== Records shown ==
=== Begin Enclosure ===
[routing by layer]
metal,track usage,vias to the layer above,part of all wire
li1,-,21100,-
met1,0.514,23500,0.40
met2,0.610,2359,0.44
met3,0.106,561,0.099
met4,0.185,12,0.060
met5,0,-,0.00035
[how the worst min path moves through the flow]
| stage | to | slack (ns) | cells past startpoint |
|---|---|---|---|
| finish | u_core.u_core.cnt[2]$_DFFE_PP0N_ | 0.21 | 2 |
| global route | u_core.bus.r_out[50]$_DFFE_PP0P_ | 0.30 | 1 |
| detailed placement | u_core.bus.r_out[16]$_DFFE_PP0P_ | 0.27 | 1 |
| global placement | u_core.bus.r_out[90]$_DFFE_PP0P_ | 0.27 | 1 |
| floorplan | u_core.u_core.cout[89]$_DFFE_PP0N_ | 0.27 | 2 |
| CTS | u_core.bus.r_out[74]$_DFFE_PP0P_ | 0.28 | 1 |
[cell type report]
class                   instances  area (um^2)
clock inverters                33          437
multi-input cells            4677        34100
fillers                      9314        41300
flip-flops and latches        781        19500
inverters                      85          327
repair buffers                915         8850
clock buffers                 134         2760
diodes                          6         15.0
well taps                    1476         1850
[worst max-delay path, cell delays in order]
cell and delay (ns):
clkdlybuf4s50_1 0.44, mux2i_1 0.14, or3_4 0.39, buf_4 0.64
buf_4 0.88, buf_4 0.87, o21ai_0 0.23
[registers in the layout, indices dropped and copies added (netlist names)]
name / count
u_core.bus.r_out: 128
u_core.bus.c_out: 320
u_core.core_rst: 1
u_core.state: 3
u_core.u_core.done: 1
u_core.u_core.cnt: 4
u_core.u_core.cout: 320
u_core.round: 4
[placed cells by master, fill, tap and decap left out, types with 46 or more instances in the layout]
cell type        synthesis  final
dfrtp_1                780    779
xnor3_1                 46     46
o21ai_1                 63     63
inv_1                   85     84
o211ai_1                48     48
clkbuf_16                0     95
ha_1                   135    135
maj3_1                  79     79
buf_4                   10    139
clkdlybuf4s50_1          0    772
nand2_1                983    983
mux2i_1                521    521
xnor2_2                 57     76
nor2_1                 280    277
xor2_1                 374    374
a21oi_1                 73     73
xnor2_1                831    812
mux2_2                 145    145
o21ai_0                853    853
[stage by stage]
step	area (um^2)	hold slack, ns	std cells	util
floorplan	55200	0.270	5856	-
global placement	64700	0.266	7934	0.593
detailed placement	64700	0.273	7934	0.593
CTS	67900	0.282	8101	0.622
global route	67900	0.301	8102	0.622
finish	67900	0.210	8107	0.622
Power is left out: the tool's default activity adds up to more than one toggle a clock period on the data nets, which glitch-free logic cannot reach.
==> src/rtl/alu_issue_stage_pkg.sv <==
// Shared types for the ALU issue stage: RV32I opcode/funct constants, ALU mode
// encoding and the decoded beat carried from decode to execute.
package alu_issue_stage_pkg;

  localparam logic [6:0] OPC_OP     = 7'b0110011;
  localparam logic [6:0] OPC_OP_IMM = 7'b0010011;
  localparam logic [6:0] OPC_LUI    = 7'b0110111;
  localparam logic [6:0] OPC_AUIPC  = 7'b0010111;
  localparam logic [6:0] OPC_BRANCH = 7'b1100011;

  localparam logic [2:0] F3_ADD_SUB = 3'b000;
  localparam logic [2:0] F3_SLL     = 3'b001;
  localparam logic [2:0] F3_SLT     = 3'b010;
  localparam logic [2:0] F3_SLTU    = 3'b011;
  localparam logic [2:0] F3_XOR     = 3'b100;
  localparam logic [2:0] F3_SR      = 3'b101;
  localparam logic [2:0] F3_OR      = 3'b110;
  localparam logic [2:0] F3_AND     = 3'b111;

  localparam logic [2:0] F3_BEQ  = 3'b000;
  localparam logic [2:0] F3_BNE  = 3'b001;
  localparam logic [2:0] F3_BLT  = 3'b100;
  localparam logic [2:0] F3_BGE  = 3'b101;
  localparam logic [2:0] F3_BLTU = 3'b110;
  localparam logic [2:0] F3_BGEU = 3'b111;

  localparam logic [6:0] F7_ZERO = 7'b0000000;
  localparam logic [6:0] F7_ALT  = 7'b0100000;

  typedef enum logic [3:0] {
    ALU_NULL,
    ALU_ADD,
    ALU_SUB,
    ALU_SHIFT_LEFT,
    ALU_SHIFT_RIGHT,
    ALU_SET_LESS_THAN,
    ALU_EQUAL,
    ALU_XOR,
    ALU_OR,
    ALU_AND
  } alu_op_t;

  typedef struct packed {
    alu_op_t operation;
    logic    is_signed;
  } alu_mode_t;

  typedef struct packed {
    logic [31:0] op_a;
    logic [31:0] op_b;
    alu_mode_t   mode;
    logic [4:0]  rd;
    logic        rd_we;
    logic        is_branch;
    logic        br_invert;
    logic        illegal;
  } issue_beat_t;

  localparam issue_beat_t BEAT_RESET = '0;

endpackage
=== End Enclosure ===
=== Begin Enclosure ===
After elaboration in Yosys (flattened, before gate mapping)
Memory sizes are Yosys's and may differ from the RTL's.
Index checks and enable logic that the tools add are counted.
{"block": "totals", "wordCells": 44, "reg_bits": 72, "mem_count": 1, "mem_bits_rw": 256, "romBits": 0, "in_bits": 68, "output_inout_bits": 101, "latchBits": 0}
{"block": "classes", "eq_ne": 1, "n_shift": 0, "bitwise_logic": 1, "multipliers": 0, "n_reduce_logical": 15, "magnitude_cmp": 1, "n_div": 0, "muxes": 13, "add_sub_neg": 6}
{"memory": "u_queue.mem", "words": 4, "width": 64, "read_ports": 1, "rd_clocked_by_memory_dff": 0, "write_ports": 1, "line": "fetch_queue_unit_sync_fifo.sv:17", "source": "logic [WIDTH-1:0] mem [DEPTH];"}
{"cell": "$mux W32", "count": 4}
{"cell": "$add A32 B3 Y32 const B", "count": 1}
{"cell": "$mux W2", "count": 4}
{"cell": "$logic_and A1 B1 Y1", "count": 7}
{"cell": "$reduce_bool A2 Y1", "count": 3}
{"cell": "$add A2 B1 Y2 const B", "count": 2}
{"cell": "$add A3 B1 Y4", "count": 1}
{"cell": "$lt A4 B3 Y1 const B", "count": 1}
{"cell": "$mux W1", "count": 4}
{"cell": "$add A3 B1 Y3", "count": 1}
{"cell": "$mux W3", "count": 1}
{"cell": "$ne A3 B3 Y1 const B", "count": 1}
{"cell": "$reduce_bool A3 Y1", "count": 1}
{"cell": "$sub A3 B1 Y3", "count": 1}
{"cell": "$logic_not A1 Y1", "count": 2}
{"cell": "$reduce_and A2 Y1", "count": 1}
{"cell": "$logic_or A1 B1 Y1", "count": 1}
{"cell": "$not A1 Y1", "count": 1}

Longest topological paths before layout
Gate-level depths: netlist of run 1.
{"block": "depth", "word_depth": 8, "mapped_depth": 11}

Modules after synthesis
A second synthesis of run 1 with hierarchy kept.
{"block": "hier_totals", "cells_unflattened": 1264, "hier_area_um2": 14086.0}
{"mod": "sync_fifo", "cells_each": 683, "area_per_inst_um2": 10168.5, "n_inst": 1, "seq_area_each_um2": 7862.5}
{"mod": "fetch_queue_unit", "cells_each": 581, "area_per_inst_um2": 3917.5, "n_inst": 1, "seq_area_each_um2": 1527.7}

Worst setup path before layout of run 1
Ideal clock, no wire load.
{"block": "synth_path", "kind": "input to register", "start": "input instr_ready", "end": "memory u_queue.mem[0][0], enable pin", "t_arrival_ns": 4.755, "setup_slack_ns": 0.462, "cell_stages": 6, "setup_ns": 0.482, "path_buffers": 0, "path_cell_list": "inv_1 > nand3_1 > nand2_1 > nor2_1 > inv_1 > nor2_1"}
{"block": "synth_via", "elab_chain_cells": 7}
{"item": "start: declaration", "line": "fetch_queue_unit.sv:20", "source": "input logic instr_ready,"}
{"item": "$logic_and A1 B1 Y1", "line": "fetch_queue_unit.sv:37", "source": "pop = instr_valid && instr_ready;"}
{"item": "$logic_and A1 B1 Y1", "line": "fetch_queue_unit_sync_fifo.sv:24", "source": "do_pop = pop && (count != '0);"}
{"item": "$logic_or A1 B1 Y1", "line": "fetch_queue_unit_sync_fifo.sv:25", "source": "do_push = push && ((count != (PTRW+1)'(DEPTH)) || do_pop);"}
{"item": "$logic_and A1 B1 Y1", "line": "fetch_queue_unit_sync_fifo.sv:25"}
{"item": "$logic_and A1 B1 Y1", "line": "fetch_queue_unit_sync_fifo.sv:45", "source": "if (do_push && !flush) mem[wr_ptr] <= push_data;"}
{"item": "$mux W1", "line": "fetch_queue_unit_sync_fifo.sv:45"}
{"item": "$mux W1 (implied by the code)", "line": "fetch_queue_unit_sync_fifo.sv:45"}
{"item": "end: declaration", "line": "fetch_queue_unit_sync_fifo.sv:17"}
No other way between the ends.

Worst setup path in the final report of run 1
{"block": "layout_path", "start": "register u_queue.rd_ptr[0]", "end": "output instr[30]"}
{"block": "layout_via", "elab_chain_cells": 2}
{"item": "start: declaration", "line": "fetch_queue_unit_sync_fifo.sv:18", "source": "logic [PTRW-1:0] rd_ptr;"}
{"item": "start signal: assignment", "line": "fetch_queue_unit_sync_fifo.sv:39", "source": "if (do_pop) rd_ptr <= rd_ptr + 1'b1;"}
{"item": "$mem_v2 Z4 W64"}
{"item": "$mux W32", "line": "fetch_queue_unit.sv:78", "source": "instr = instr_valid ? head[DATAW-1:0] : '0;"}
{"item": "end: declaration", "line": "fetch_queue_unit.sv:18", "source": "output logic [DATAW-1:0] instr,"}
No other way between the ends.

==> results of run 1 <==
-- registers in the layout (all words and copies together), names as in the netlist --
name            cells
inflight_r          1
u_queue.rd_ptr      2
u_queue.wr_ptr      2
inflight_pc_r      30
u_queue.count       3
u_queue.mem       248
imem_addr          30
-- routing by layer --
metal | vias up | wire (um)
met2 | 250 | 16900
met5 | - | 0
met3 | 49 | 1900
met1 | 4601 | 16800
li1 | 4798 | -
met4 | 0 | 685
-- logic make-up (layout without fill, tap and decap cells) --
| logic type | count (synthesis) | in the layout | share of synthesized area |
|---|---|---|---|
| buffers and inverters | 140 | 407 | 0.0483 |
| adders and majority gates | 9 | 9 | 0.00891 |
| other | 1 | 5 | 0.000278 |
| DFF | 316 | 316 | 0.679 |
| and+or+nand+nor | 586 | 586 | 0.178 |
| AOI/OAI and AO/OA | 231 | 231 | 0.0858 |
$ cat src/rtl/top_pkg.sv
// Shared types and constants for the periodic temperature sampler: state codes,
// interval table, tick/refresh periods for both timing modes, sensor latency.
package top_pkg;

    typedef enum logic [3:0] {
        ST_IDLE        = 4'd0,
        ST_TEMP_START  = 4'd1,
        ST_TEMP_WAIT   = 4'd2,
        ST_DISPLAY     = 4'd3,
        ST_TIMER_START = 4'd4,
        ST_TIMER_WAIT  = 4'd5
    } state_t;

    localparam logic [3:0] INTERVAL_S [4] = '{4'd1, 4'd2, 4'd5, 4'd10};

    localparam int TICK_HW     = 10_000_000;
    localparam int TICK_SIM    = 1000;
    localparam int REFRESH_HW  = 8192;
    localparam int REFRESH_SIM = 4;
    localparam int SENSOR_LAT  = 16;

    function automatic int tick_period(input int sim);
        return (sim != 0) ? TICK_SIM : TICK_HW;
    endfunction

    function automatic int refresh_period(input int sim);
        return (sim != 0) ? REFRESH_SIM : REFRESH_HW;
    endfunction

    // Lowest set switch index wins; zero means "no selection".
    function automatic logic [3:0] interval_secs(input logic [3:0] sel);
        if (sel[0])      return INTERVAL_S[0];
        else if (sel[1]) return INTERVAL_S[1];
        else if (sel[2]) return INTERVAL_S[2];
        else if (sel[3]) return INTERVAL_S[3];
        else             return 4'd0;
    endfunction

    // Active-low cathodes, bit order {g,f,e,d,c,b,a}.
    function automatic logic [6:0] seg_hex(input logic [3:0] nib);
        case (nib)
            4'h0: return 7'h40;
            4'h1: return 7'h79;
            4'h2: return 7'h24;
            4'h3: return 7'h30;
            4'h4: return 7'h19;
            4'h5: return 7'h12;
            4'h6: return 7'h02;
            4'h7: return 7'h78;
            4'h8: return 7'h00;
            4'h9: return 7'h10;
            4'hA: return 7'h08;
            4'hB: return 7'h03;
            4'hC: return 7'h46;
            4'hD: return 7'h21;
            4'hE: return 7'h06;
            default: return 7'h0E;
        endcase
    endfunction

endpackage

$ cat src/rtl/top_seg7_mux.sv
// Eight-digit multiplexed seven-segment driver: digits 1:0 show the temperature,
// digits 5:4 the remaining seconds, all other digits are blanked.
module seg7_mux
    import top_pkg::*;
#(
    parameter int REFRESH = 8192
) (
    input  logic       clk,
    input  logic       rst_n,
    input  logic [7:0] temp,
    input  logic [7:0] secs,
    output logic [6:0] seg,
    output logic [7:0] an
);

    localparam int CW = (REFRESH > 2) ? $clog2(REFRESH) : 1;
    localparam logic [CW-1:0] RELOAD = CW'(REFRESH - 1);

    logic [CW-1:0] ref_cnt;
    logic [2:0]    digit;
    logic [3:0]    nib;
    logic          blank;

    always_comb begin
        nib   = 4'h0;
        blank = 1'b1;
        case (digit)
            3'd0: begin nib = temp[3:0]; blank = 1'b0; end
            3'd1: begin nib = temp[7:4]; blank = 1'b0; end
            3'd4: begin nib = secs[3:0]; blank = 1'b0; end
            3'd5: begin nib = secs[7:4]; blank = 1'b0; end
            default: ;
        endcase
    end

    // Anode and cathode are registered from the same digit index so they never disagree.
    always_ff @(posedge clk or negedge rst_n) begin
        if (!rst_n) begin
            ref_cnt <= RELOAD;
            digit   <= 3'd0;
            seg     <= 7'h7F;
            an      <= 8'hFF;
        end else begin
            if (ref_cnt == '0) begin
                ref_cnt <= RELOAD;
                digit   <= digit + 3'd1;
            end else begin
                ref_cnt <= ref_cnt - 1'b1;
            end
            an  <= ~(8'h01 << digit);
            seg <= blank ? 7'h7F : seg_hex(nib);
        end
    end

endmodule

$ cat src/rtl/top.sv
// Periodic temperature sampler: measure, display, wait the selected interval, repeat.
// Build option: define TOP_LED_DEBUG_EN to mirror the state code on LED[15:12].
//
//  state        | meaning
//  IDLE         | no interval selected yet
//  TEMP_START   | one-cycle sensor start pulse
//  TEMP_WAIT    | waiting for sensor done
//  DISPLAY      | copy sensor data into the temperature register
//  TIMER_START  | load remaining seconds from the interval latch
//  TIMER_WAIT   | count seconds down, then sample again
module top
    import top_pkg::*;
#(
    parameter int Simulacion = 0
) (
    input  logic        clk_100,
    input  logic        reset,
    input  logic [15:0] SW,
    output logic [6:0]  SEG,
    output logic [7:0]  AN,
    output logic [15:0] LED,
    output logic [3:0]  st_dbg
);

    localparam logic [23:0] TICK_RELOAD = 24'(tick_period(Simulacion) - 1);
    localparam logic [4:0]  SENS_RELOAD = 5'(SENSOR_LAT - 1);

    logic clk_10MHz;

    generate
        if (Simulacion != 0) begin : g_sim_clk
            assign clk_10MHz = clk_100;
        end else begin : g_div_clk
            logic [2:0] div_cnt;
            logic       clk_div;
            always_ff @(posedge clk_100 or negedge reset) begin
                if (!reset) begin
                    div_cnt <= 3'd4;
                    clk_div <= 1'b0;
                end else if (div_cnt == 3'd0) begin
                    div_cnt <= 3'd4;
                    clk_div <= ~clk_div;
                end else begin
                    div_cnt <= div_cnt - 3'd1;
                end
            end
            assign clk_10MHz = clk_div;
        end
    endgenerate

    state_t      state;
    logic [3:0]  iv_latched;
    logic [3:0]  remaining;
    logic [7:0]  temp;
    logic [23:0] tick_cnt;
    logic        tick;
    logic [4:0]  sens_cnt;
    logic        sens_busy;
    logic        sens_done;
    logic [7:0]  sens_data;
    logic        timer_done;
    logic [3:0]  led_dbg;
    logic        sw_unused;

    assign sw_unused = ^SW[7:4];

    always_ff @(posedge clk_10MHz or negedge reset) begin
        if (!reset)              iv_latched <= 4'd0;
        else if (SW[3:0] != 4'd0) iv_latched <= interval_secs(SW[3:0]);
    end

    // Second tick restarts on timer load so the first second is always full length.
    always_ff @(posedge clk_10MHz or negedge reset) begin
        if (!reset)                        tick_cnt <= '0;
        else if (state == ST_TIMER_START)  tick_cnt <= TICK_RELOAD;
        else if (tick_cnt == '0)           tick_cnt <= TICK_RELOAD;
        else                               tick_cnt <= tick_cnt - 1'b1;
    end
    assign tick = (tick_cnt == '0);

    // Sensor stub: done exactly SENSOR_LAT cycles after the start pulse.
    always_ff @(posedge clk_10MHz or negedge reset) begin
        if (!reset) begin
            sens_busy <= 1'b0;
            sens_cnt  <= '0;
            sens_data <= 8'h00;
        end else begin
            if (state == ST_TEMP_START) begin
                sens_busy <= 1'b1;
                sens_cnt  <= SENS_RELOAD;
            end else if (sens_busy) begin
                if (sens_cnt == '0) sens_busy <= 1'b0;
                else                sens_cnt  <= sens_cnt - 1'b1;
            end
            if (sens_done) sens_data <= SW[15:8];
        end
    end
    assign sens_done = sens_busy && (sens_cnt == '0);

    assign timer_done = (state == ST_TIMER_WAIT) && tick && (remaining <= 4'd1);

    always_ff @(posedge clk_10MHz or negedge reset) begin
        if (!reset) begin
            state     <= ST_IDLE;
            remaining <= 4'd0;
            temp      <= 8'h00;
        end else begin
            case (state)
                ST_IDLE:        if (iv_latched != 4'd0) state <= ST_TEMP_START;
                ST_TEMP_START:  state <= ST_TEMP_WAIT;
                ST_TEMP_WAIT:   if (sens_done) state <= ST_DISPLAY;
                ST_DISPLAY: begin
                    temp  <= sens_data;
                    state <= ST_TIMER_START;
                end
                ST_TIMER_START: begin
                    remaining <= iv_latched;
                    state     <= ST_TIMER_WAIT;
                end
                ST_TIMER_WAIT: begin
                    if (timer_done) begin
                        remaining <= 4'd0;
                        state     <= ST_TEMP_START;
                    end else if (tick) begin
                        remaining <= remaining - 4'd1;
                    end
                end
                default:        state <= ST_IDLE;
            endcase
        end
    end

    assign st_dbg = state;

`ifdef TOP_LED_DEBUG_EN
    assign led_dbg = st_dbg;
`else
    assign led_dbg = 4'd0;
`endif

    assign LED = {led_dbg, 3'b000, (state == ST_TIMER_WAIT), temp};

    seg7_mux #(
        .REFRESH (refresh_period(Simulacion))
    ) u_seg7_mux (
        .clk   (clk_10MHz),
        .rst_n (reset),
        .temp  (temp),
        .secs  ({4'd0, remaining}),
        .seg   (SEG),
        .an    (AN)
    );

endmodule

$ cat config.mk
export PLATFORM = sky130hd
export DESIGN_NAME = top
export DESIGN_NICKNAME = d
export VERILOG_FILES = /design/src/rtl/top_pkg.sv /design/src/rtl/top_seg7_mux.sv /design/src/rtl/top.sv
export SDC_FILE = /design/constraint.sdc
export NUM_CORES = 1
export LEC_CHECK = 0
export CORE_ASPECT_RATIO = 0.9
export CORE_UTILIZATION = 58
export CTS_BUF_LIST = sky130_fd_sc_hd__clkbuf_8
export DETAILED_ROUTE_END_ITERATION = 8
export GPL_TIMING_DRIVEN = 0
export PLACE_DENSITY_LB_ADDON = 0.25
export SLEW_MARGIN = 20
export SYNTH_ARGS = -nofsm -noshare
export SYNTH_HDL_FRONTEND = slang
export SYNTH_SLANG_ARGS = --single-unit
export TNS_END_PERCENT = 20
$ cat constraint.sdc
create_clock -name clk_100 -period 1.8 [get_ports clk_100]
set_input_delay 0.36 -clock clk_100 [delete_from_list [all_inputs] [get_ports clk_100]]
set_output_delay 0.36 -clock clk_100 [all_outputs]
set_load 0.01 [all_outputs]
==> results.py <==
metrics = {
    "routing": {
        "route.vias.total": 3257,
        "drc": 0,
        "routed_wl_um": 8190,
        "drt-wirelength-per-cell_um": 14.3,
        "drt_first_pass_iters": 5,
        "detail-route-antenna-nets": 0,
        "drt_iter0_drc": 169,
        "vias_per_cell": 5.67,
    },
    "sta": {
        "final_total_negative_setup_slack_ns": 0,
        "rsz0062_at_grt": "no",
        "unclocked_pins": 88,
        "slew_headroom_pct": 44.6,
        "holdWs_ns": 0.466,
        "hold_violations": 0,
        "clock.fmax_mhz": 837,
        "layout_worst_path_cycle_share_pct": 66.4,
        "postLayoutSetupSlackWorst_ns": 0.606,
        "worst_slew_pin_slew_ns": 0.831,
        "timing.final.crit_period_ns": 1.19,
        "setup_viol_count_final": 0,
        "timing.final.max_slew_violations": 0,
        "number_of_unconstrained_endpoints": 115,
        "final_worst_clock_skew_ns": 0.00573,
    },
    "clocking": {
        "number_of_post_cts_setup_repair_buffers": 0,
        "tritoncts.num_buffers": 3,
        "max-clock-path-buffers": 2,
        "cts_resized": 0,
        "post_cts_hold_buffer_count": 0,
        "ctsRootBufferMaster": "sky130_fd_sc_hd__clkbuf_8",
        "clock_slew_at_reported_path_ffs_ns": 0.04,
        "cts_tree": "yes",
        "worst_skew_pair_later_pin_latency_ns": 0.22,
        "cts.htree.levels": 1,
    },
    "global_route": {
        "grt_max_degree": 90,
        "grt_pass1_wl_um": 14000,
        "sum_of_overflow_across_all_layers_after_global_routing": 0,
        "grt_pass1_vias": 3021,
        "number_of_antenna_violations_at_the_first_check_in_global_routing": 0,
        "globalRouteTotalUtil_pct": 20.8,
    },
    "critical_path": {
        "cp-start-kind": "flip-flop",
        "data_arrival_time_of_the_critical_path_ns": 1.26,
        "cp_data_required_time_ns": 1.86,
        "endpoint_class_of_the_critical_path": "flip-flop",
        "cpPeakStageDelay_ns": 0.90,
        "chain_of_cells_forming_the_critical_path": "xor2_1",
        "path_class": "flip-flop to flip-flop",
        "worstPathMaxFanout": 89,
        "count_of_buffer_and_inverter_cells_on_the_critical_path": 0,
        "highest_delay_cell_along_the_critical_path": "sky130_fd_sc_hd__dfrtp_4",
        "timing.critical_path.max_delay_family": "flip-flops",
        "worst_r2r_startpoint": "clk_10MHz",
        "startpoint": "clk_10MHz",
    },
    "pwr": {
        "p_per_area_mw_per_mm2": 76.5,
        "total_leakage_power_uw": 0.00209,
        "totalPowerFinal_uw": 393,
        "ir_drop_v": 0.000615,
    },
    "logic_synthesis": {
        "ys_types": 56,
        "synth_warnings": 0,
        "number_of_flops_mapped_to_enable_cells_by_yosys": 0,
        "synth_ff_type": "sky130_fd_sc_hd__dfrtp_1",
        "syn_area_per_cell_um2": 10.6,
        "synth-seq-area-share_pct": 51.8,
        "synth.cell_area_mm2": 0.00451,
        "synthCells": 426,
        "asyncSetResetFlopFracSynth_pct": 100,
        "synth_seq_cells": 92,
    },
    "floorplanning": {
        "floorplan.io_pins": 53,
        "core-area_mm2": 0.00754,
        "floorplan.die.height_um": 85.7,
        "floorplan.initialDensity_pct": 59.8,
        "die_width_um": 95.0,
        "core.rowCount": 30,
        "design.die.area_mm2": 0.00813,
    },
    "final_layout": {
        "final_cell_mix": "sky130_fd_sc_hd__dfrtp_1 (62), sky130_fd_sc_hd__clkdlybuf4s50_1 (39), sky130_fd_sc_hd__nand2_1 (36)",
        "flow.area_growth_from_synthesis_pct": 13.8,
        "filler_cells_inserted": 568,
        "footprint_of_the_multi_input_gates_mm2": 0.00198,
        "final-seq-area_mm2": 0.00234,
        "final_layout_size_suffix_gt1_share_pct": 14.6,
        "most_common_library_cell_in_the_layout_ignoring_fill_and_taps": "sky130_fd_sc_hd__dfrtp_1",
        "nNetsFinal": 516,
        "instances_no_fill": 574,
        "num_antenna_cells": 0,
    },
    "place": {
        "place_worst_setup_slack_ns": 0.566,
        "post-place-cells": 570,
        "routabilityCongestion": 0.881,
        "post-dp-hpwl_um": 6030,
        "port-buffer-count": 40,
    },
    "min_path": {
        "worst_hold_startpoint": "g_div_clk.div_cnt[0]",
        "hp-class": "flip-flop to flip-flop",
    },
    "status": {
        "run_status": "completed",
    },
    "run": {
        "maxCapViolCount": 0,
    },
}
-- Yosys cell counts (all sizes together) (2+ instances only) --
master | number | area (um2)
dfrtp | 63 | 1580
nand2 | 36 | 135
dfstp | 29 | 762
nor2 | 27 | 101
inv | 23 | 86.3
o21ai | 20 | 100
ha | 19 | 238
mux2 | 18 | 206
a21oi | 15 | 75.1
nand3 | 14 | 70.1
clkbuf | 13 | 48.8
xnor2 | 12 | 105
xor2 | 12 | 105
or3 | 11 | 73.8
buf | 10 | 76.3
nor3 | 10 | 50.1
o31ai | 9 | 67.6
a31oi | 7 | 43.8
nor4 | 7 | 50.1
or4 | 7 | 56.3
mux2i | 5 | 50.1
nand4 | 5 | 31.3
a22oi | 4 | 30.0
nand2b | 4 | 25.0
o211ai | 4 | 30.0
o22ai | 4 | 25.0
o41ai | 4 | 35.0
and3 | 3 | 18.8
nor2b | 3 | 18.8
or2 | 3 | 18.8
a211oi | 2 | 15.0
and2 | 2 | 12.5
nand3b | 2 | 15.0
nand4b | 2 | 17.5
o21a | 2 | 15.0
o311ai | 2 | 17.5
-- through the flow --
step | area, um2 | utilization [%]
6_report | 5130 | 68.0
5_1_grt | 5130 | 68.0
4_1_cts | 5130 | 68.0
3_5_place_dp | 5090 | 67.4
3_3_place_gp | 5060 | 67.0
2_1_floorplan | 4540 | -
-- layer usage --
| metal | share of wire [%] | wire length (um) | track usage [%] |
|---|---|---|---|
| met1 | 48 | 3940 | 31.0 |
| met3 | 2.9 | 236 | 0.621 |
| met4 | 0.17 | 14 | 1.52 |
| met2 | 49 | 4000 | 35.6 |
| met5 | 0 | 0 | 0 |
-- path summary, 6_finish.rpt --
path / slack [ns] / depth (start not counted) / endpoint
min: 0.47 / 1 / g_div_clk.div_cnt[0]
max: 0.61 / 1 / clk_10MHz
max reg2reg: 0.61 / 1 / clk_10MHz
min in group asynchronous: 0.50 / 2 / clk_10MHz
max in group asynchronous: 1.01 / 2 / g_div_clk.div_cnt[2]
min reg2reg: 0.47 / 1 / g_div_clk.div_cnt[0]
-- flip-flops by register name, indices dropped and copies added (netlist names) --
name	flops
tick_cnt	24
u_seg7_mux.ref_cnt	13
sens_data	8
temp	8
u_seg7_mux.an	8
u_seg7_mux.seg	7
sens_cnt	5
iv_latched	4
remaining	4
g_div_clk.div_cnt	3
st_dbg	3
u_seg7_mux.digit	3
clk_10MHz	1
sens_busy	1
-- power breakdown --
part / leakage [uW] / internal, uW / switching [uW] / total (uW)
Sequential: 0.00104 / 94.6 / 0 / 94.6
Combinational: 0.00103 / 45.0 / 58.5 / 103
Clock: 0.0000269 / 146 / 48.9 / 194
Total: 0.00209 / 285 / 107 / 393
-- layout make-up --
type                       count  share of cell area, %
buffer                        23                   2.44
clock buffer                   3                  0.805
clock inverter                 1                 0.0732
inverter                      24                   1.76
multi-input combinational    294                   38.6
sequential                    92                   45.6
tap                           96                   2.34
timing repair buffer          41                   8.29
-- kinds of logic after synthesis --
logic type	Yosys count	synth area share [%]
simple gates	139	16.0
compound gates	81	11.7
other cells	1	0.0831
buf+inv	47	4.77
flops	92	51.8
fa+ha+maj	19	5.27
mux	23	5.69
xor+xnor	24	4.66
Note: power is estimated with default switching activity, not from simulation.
=== End Enclosure ===
== What is being asked ==
After locating the line with "u_core.bus.r_out[74]$_DFFE_PP0P_ | 0.28 | 1 |" above, return that line and every later line through the one with "[stage by stage]", word for word and with nothing else.

== Output below ==
| CTS | u_core.bus.r_out[74]$_DFFE_PP0P_ | 0.28 | 1 |
[cell type report]
class                   instances  area (um^2)
clock inverters                33          437
multi-input cells            4677        34100
fillers                      9314        41300
flip-flops and latches        781        19500
inverters                      85          327
repair buffers                915         8850
clock buffers                 134         2760
diodes                          6         15.0
well taps                    1476         1850
[worst max-delay path, cell delays in order]
cell and delay (ns):
clkdlybuf4s50_1 0.44, mux2i_1 0.14, or3_4 0.39, buf_4 0.64
buf_4 0.88, buf_4 0.87, o21ai_0 0.23
[registers in the layout, indices dropped and copies added (netlist names)]
name / count
u_core.bus.r_out: 128
u_core.bus.c_out: 320
u_core.core_rst: 1
u_core.state: 3
u_core.u_core.done: 1
u_core.u_core.cnt: 4
u_core.u_core.cout: 320
u_core.round: 4
[placed cells by master, fill, tap and decap left out, types with 46 or more instances in the layout]
cell type        synthesis  final
dfrtp_1                780    779
xnor3_1                 46     46
o21ai_1                 63     63
inv_1                   85     84
o211ai_1                48     48
clkbuf_16                0     95
ha_1                   135    135
maj3_1                  79     79
buf_4                   10    139
clkdlybuf4s50_1          0    772
nand2_1                983    983
mux2i_1                521    521
xnor2_2                 57     76
nor2_1                 280    277
xor2_1                 374    374
a21oi_1                 73     73
xnor2_1                831    812
mux2_2                 145    145
o21ai_0                853    853
[stage by stage]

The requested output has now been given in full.